Another improvement is the rounded radius profile of the thread flanks. This means that there is no deformation of the thread flanks even when driving the screw fastening into fiber-reinforced plastics, and it ensures that the joint is secure and has a high load-bearing capacity. The purpose of the steep load flank is to generate the necessary pre-tensioning force while at the same time ensuring high assembly reliability. The reduced inclination of the load-bearing flank and the increased plastic content on the contact surface resulting from the radius profile enable a steeper orientation of the force vector in the axial direction. This reduces the risk of dome breakage by minimizing radial stress while increasing the transmissible force. "This innovative geometry makes the Remform II HS an ideal product for use in high-performance plastics," said Strobl.
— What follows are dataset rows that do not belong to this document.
Context: an optimization exercise on an open-source flow, tuned for small area, a short achievable clock period and few clock cycles. The choices shown serve that exercise and are no tape-out recipe.
The RTL was checked by simulation tests, not by an equivalence proof against the original design.
No activity file was given, so power comes from the tool's default toggle rates.

Setup of T:
// oss_framer
module oss_framer (
    input  wire        clk,
    input  wire        rst,
    input  wire        host_req,
    input  wire        host_we,
    input  wire [15:0] host_addr,
    input  wire [7:0]  host_wdata,
    output wire        host_ack,
    output reg  [7:0]  host_rdata,
    input  wire        rx_valid,
    input  wire [7:0]  rx_data,
    input  wire        rdy_in,
    output wire        tx_valid,
    output wire [7:0]  tx_data
);
Size in the first run: ~4900 cells after synthesis, about 980 flip-flops, about 56 I/O pins, about 48000 um^2 of cells after synthesis.
export LEC_CHECK = 0
export ABC_AREA = 1
export CAP_MARGIN = 20
export CORE_MARGIN = 2
export CORE_UTILIZATION = 55
export PLACE_DENSITY = 0.65
export SLEW_MARGIN = 20
export TNS_END_PERCENT = 5
create_clock -name core_clock -period 16.0 [get_ports {clk}]
standard.sh (not shown) runs the stock make flow with config.mk's settings and CLKGATE_MAP_FILE= SYNTH_SCRIPT=/design/flow/synth_recipe.tcl, a recipe that flattens the netlist after the stock synthesis.
==> flow/flow/run.sh <==
#!/bin/bash
set -euo pipefail
export SETUP_SLACK_MARGIN=7.6
export CTS_ARGS="-sink_clustering_enable -repair_clock_nets -dont_use_dummy_load -buf_list sky130_fd_sc_hd__clkbuf_16 -sink_clustering_size 24 -sink_clustering_max_diameter 80"
bash standard.sh > standard_flow.log 2>&1
Testbench counts of T, summed over its fixed seeds: cycles 375,187.
### T -> S
-- flow/design.v --
<<< T, line 32
    reg [7:0]  fsum;        
    reg        ffilled, rdy_flag, ok, fetch_due, drained;
    reg [7:0]  hfc, huc;
    reg        built;       
    reg        lvalid;      
    reg        aw;          
    reg [4:0]  last_l;      
    reg [6:0]  ret_size;    
>>> S, line 32
    reg [7:0]  fsum;        
    reg        ffilled, rdy_flag, ok, fetch_due, drained;
    reg [7:0]  async_fc, last_fc, last_uc;
    reg [4:0]  last_l;      
    reg [6:0]  ret_size;    
<<< T, line 49
    reg [5:0]  cnt;         
    reg [127:0] cmd;
    reg [127:32] bak;       
    reg [79:8]  fb;         
    reg [511:0] ret;
>>> S, line 46
    reg [5:0]  cnt;         
    reg [127:0] cmd;
    reg [127:0] bak;
    reg [79:8]  fb;         
    reg [511:0] ret;
<<< T, line 74
    wire ll_nz    = (last_l != 5'd0);
    wire [6:0] r7     = arg_r[6:0];
    wire [7:0] last_fc  = lvalid ? hfc : FC_UNKNOWN;
    wire [7:0] last_uc  = lvalid ? huc : 8'h00;
    wire [7:0] async_fc = aw ? hfc : FC_UNKNOWN;
    wire [31:0] bak_hdr = built ? {huc, hfc, PREFIX1, PREFIX0} : 32'd0;
    wire [127:0] bak_x  = {bak, bak_hdr};
    wire r_ok    = (arg_r[15:7] == 9'd0) && (r7 >= 7'd5) && (r7 <= 7'd64);
    wire rx_ge   = (rx_cnt >= r7);
>>> S, line 71
    wire ll_nz    = (last_l != 5'd0);
    wire [6:0] r7     = arg_r[6:0];
    wire r_ok    = (arg_r[15:7] == 9'd0) && (r7 >= 7'd5) && (r7 <= 7'd64);
    wire rx_ge   = (rx_cnt >= r7);
<<< T, line 222
    wire [127:0] fbx = {48'd0, fb[79:8], PREFIX0};
    wire [127:0] pay_x = {56'd0, arg_ae, arg_avg, arg_it[15:8], arg_it[7:0], 32'd0};
    wire [7:0] wbus = build_go ? build_chk : wd;
    generate
        for (gi = 0; gi < 16; gi = gi + 1) begin : g_cmd
>>> S, line 214
    wire [127:0] fbx = {48'd0, fb[79:8], PREFIX0};
    wire [127:0] pay_x = {56'd0, arg_ae, arg_avg, arg_it[15:8], arg_it[7:0], 32'd0};
    generate
        for (gi = 0; gi < 16; gi = gi + 1) begin : g_cmd
<<< T, line 235
            wire [7:0] pv = pay_x[gi*8 +: 8];
            wire [7:0] dv = fbx[gi*8 +: 8];
            wire [7:0] nv = ({8{s_w | s_c}} & wbus) | ({8{s_h}} & hv) |
                            ({8{s_p}} & pv) | ({8{rest_go}} & bak_x[gi*8 +: 8]) |
                            ({8{s_d}} & dv);
            always @(posedge clk)
>>> S, line 226
            wire [7:0] pv = pay_x[gi*8 +: 8];
            wire [7:0] dv = fbx[gi*8 +: 8];
            wire [7:0] nv = ({8{s_w}} & wd) | ({8{s_h}} & hv) | ({8{s_c}} & build_chk) |
                            ({8{s_p}} & pv) | ({8{rest_go}} & bak[gi*8 +: 8]) |
                            ({8{s_d}} & dv);
            always @(posedge clk)
<<< T, line 245
    wire bak_en = bak_eq & cmd_mod;
    always @(posedge clk)
        if (build_go) begin
            hfc <= arg_fc;
            huc <= arg_uc;
        end
    always @(posedge clk)
        if (bak_en)
            bak <= cmd[127:32];
    always @(posedge clk) begin
        if (rst) begin
>>> S, line 236
    wire bak_en = bak_eq & cmd_mod;
    always @(posedge clk)
        if (bak_en)
            bak <= cmd;
    always @(posedge clk) begin
        if (rst) begin
<<< T, line 271
            fetch_due <= 1'b0;
            drained   <= 1'b0;
            built     <= 1'b0;
            lvalid    <= 1'b0;
            aw        <= 1'b0;
            last_l    <= 5'd0;
            ret_size  <= 7'd0;
>>> S, line 257
            fetch_due <= 1'b0;
            drained   <= 1'b0;
            async_fc  <= FC_UNKNOWN;
            last_fc   <= FC_UNKNOWN;
            last_uc   <= 8'd0;
            last_l    <= 5'd0;
            ret_size  <= 7'd0;
<<< T, line 374
                fetch_due <= 1'b0;
                drained   <= 1'b0;
                lvalid    <= 1'b0;
                aw        <= 1'b0;
                last_l    <= 5'd0;
                ret_size  <= 7'd0;
>>> S, line 360
                fetch_due <= 1'b0;
                drained   <= 1'b0;
                async_fc  <= FC_UNKNOWN;
                last_fc   <= FC_UNKNOWN;
                last_uc   <= 8'd0;
                last_l    <= 5'd0;
                ret_size  <= 7'd0;
<<< T, line 387
                    err <= E_BADLEN;
                end else begin
                    aw       <= arg_flags[0];
                    built    <= 1'b1;
                    lvalid   <= 1'b1;
                    rdy_flag <= 1'b0;
                    last_l   <= arg_l[4:0];
                    bak_eq   <= 1'b1;
>>> S, line 374
                    err <= E_BADLEN;
                end else begin
                    async_fc <= arg_flags[0] ? arg_fc : FC_UNKNOWN;
                    rdy_flag <= 1'b0;
                    last_fc  <= arg_fc;
                    last_uc  <= arg_uc;
                    last_l   <= arg_l[4:0];
                    bak_eq   <= 1'b1;
Findings:
Per the comparison of S with T, proportion of synthesized chip area in sequential cells -0.30 points; total detailed-routing wirelength +about 4.4%; first-pass GRT wire length +about 4%.
Comparing S with T, the clock tree cell share of total cell area came out essentially unchanged.
Synthesized area per cell: S vs T — no meaningful difference
[S] area of the mapped netlist rose about 3.8% relative to T
Comparing S and T, time the worst path needs with I/O delays and setup is higher on T.
When the final numbers for S and T were put side by side, the total power turned out to be greater in S.
S ends up with higher share of total power in the clock network than T does.
Re x dimension of the die: T was lower than S.
Final area, S vs T: up slightly
Testbench counts of S, summed over its fixed seeds: cycles 375,187.

## what the ideal ports hide
No port has a modelled driver above. Below, the same layouts with a new extraction and two added sets of constraints. Step 1 assumes that a clkbuf_16 drives the clock port and a buf_2 every other input. Step 2 times the ports against the registers' clock, not the clock port: input delays grow and output delays shrink by t, the midpoint of the rising clock arrivals with the driver on. Slacks: ideal / step 1 / step 2; pairs: ideal / step 1.
run	t (ns)	slack for setup (ns)	clock arrival spread, ns
T	0.709	7.046 / 6.997 / 6.997	0.065 / 0.064
S	0.711	7.073 / 7.025 / 7.025	0.082 / 0.083
After both steps setup and hold are still met in every run listed. For T, which loses most, drivers alone change the setup slack by -0.049 ns; drivers and shift together by -0.049 ns.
Testing, predicting and calculating
Customers can ask Arnold Umformtechnik’s Fastener Testing Centre to investigate whether the selected fastening solution is suitable for their application. This facility has access to extensive up-to-date testing equipment and screw fastening technology. The techniques used are IATF 16949 compliant. Where needed, it is also possible to avail of other internal and external laboratories, for example for materials testing or micrograph preparation. Each test is documented in a detailed test report, which is tailored to the customer's requirements.
And if the actual part to be tested is not yet available, customers have the option of using the Fast Designer Plastics forecasting tool to predict the assembly process and assembly prestressing forces during the design process. This can significantly reduce costly testing effort.